You must remember the feature comes at a cost. It might reduce performance in other areas to install due to the extra logic required. If a non-standard feature is not used you will be stupid to keep it in.
For the most part a driver solution could work with at most some performance loss. It is only if you start to depend on the feature, specifically for mixing Direct Compute results in the graphic pipeline, will it become impossible. This is why Ashes of Singularity specifically does this, because it needs a full hardware implementation to work otherwise the context switching is impossible. The fact it just did not work meant the feature was not implemented properly. It should still have worked, although probably very badly.
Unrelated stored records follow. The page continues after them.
<file path="src/ebhc_pkg.sv">
// Shared types, constants and CRC-32 helper for the record header checker.
// No dependencies; every other file of the block imports this package.
`timescale 1ns / 1ps

package ebhc_pkg;

  // Header layout, in byte positions from the start of the record
  localparam int unsigned MagicEnd   = 4;
  localparam int unsigned VersionEnd = 6;
  localparam int unsigned LengthEnd  = 8;
  localparam int unsigned SeqStart   = 12;
  localparam int unsigned SeqBytes   = 4;
  localparam int unsigned HdrBytes   = SeqStart + SeqBytes;

  // Byte counter width and its saturation value
  localparam int unsigned CountW = 17;
  localparam logic [CountW-1:0] CountMax = {CountW{1'b1}};

  localparam logic [31:0] CrcPoly = 32'hEDB8_8320;
  localparam logic [31:0] CrcInit = 32'hFFFF_FFFF;

  // Configuration port
  localparam int unsigned CfgIdxW  = 8;
  localparam int unsigned CfgDataW = 32;

  typedef enum logic [CfgIdxW-1:0] {
    CFG_MAGIC_VALUE    = 8'd0,
    CFG_FORMAT_VERSION = 8'd1
  } cfg_idx_e;

  typedef enum logic [2:0] {
    ERR_OK       = 3'd0,
    ERR_SHORT    = 3'd1,
    ERR_MAGIC    = 3'd2,
    ERR_VERSION  = 3'd3,
    ERR_OVERRUN  = 3'd4,
    ERR_CRC      = 3'd5
  } err_code_e;

  typedef struct packed {
    logic [7:0] data_byte;
    logic       last;
  } in_beat_t;

  typedef struct packed {
    logic        valid_res;
    logic [2:0]  error_code;
    logic [31:0] seq_number;
    logic [15:0] payload_length;
  } out_beat_t;

  typedef struct packed {
    logic [31:0] magic_value;
    logic [15:0] format_version;
  } cfg_t;

  // Reflected CRC-32 update over one byte
  function automatic logic [31:0] crc32_byte(input logic [31:0] crc, input logic [7:0] b);
    logic [31:0] c;
    c = crc ^ {24'd0, b};
    for (int i = 0; i < 8; i++) begin
      c = c[0] ? ((c >> 1) ^ CrcPoly) : (c >> 1);
    end
    return c;
  endfunction

endpackage

</file>
<file path="src/env_block_header_crc_check_core.sv">
// Top level of the record header checker: input register, record core, result register.
// Depends on ebhc_pkg, ebhc_cfg_regs, ebhc_record and ebhc_out_reg.
`timescale 1ns / 1ps

// Checks stored records streamed one byte per beat: a 16-byte big-endian header
// (magic, version, payload length, CRC-32, sequence number) then the payload; the
// beat with last set closes the record and yields one result beat. The block takes
// one byte every clock cycle; a result beat shows on the output once its final byte,
// accepted into the input register, has advanced into the result register. The input
// register feeds one byte-wide CRC-32 update and the header checks, which land in the
// result register; input stalls only when a final byte waits on a result register
// that is still full and stalled. Write the expected magic and version only while no
// record is in flight.
module env_block_header_crc_check_core import ebhc_pkg::*; (
  input  logic                clk_i,
  input  logic                rst_ni,
  input  logic                in_valid_i,
  output logic                in_stall_o,
  input  in_beat_t            in_data_i,
  output logic                out_valid_o,
  input  logic                out_stall_i,
  output out_beat_t           out_data_o,
  input  logic                cfg_valid_i,
  output logic                cfg_ready_o,
  input  logic [CfgIdxW-1:0]  cfg_index_i,
  input  logic [CfgDataW-1:0] cfg_data_i
);

  cfg_t      cfg;
  out_beat_t res;
  logic      out_free;
  logic      s1_valid_q, s1_valid_d;
  in_beat_t  s1_data_q;
  logic      s1_adv;
  logic      in_accept;

  ebhc_cfg_regs u_cfg (
    .clk_i       (clk_i),
    .rst_ni      (rst_ni),
    .cfg_valid_i (cfg_valid_i),
    .cfg_ready_o (cfg_ready_o),
    .cfg_index_i (cfg_index_i),
    .cfg_data_i  (cfg_data_i),
    .cfg_o       (cfg)
  );

  // Advance the held byte unless its result has nowhere to go
  assign s1_adv     = s1_valid_q && (!s1_data_q.last || out_free);
  assign in_stall_o = s1_valid_q && !s1_adv;
  assign in_accept  = in_valid_i && !in_stall_o;
  assign s1_valid_d = in_accept || (s1_valid_q && !s1_adv);

  always_ff @(posedge clk_i or negedge rst_ni) begin
    if (!rst_ni) begin
      s1_valid_q <= 1'b0;
    end else begin
      s1_valid_q <= s1_valid_d;
    end
  end

  always_ff @(posedge clk_i) begin
    if (in_accept) begin
      s1_data_q <= in_data_i;
    end
  end

  ebhc_record u_record (
    .clk_i  (clk_i),
    .rst_ni (rst_ni),
    .adv_i  (s1_adv),
    .beat_i (s1_data_q),
    .cfg_i  (cfg),
    .res_o  (res)
  );

  ebhc_out_reg u_out (
    .clk_i       (clk_i),
    .rst_ni      (rst_ni),
    .load_i      (s1_adv && s1_data_q.last),
    .res_i       (res),
    .free_o      (out_free),
    .out_valid_o (out_valid_o),
    .out_stall_i (out_stall_i),
    .out_data_o  (out_data_o)
  );

`ifndef SYNTH
  a_stall_needs_held: assert property (@(posedge clk_i) disable iff (!rst_ni)
    in_stall_o |-> s1_valid_q && s1_data_q.last && out_valid_o && out_stall_i)
    else $error("input stalled without a blocked final byte");
  a_last_makes_result: assert property (@(posedge clk_i) disable iff (!rst_ni)
    s1_adv && s1_data_q.last |=> out_valid_o)
    else $error("final byte advanced without a result beat");
  a_ok_has_valid: assert property (@(posedge clk_i) disable iff (!rst_ni)
    out_valid_o |-> out_data_o.valid_res == (out_data_o.error_code == ERR_OK))
    else $error("result valid flag disagrees with error code");
`endif

endmodule

</file>
<file path="src/ebhc_cfg_regs.sv">
// Configuration registers of the record header checker: expected magic and version.
// Depends on ebhc_pkg for the register index codes and the cfg_t struct.
`timescale 1ns / 1ps

module ebhc_cfg_regs import ebhc_pkg::*; (
  input  logic                clk_i,
  input  logic                rst_ni,
  input  logic                cfg_valid_i,
  output logic                cfg_ready_o,
  input  logic [CfgIdxW-1:0]  cfg_index_i,
  input  logic [CfgDataW-1:0] cfg_data_i,
  output cfg_t                cfg_o
);

  cfg_t cfg_q, cfg_d;

  assign cfg_ready_o = 1'b1;

  // Decode the write beat; unknown indexes are dropped
  always_comb begin
    cfg_d = cfg_q;
    if (cfg_valid_i) begin
      if (cfg_index_i == CFG_MAGIC_VALUE) begin
        cfg_d.magic_value = cfg_data_i[31:0];
      end else if (cfg_index_i == CFG_FORMAT_VERSION) begin
        cfg_d.format_version = cfg_data_i[15:0];
      end
    end
  end

  always_ff @(posedge clk_i or negedge rst_ni) begin
    if (!rst_ni) begin
      cfg_q.magic_value    <= 32'd0;
      cfg_q.format_version <= 16'd1;
    end else begin
      cfg_q <= cfg_d;
    end
  end

  assign cfg_o = cfg_q;

endmodule

</file>
<file path="src/ebhc_record.sv">
// Record state of the header checker: header capture, running CRC, byte count
// and the final checks. Depends on ebhc_pkg.
`timescale 1ns / 1ps

module ebhc_record import ebhc_pkg::*; (
  input  logic      clk_i,
  input  logic      rst_ni,
  input  logic      adv_i,
  input  in_beat_t  beat_i,
  input  cfg_t      cfg_i,
  output out_beat_t res_o
);

  logic [CountW-1:0] count_q, count_d;
  logic [31:0]       magic_q, magic_d;
  logic [15:0]       version_q, version_d;
  logic [15:0]       length_q, length_d;
  logic [31:0]       stored_crc_q, stored_crc_d;
  logic [31:0]       seq_q, seq_d;
  logic [31:0]       crc_q, crc_d;
  logic [CountW-1:0] crc_end;
  err_code_e         code;

  assign crc_end = CountW'(HdrBytes) + {1'b0, length_q};

  // Capture header fields; advance the CRC on bytes from the sequence number to the payload end
  always_comb begin
    magic_d      = magic_q;
    version_d    = version_q;
    length_d     = length_q;
    stored_crc_d = stored_crc_q;
    seq_d        = seq_q;
    crc_d        = crc_q;
    if (count_q < CountW'(MagicEnd)) begin
      magic_d = {magic_q[23:0], beat_i.data_byte};
    end else if (count_q < CountW'(VersionEnd)) begin
      version_d = {version_q[7:0], beat_i.data_byte};
    end else if (count_q < CountW'(LengthEnd)) begin
      length_d = {length_q[7:0], beat_i.data_byte};
    end else if (count_q < CountW'(SeqStart)) begin
      stored_crc_d = {stored_crc_q[23:0], beat_i.data_byte};
    end else if (count_q < CountW'(HdrBytes)) begin
      seq_d = {seq_q[23:0], beat_i.data_byte};
    end
    if (count_q >= CountW'(SeqStart) && count_q < crc_end) begin
      crc_d = crc32_byte(crc_q, beat_i.data_byte);
    end
    count_d = (count_q != CountMax) ? count_q + 1'b1 : count_q;
  end

  // Apply the checks in priority order
  always_comb begin
    priority if (count_d < CountW'(HdrBytes)) begin
      code = ERR_SHORT;
    end else if (magic_d != cfg_i.magic_value) begin
      code = ERR_MAGIC;
    end else if (version_d != cfg_i.format_version) begin
      code = ERR_VERSION;
    end else if (CountW'(HdrBytes) + {1'b0, length_d} > count_d) begin
      code = ERR_OVERRUN;
    end else if (~crc_d != stored_crc_d) begin
      code = ERR_CRC;
    end else begin
      code = ERR_OK;
    end
  end

  always_comb begin
    res_o.valid_res      = (code == ERR_OK);
    res_o.error_code     = code;
    res_o.seq_number     = (code == ERR_OK) ? seq_d : 32'd0;
    res_o.payload_length = (code == ERR_OK) ? length_d : 16'd0;
  end

  // Update on each advancing byte; clear after the final byte
  always_ff @(posedge clk_i or negedge rst_ni) begin
    if (!rst_ni) begin
      count_q      <= '0;
      magic_q      <= '0;
      version_q    <= '0;
      length_q     <= '0;
      stored_crc_q <= '0;
      seq_q        <= '0;
      crc_q        <= CrcInit;
    end else if (adv_i) begin
      if (beat_i.last) begin
        count_q      <= '0;
        magic_q      <= '0;
        version_q    <= '0;
        length_q     <= '0;
        stored_crc_q <= '0;
        seq_q        <= '0;
        crc_q        <= CrcInit;
      end else begin
        count_q      <= count_d;
        magic_q      <= magic_d;
        version_q    <= version_d;
        length_q     <= length_d;
        stored_crc_q <= stored_crc_d;
        seq_q        <= seq_d;
        crc_q        <= crc_d;
      end
    end
  end

`ifndef SYNTH
  a_clear_after_last: assert property (@(posedge clk_i) disable iff (!rst_ni)
    adv_i && beat_i.last |=> count_q == '0 && crc_q == CrcInit)
    else $error("record state not cleared after final byte");
  a_hold_when_idle: assert property (@(posedge clk_i) disable iff (!rst_ni)
    !adv_i |=> $stable(count_q) && $stable(crc_q) && $stable(seq_q))
    else $error("record state moved without an advancing byte");
  a_crc_idle_in_header: assert property (@(posedge clk_i) disable iff (!rst_ni)
    adv_i && !beat_i.last && count_q < CountW'(SeqStart) |=> crc_q == $past(crc_q))
    else $error("CRC advanced on a header byte outside its coverage");
`endif

endmodule

</file>
<file path="src/ebhc_out_reg.sv">
// Result register of the header checker, parting the core from the result channel.
// Depends on ebhc_pkg for the out_beat_t struct.
`timescale 1ns / 1ps

module ebhc_out_reg import ebhc_pkg::*; (
  input  logic      clk_i,
  input  logic      rst_ni,
  input  logic      load_i,
  input  out_beat_t res_i,
  output logic      free_o,
  output logic      out_valid_o,
  input  logic      out_stall_i,
  output out_beat_t out_data_o
);

  logic      valid_q, valid_d;
  out_beat_t data_q;

  // Free when empty or when the held beat leaves this cycle
  assign free_o  = !valid_q || !out_stall_i;
  assign valid_d = load_i || (valid_q && out_stall_i);

  always_ff @(posedge clk_i or negedge rst_ni) begin
    if (!rst_ni) begin
      valid_q <= 1'b0;
    end else begin
      valid_q <= valid_d;
    end
  end

  // Payload loads without reset
  always_ff @(posedge clk_i) begin
    if (load_i) begin
      data_q <= res_i;
    end
  end

  assign out_valid_o = valid_q;
  assign out_data_o  = data_q;

endmodule
</file>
They're already being used on console games bruv. Battlefield 4 was the first one IIRC
Anything using Direct3D 12 will use command queues. If they gain anything from it is entirely another question. If they take advantage of some form of asynchronous hardware implementation is not required. The only thing they are guaranteed by using Direct3D 12 is the order in which command queues run (which is where NVidia probably failed). AMD is selling a specific implementation of command queues which is their "asynchronous compute" or whatever it is called.
It's funny, if you use GPUview on the game, you can see that Nvidia gets calls to put things in the async queue; but then just queues it normally as if it weren't async. That said the game wasn't a heavy user of the queue, neither was Ashes for that matter.
Once again, asynchronous compute is an AMD implementation of Direct3D 12 command queues. How it is implemented is not defined, with the actual documentation hinting that a GPU could in theory run each command queue completely in parallel (not only during pipeline stalls).
As long as the synchronization between command queues remains correct it still complies. Even if priorities do not work that well.
Stardock is partnered with AMD; Oxide, the engine programmers working with Stardock on it, are not.
http://www.overclock.net/t/1569897/v...#post_24356995
Stardock's involvement will be shaky as always with such projects. Usually they help make it, but then leave the other company to look after it (aka Demigod). They seem more like a team of consultant programmers than an actual software company.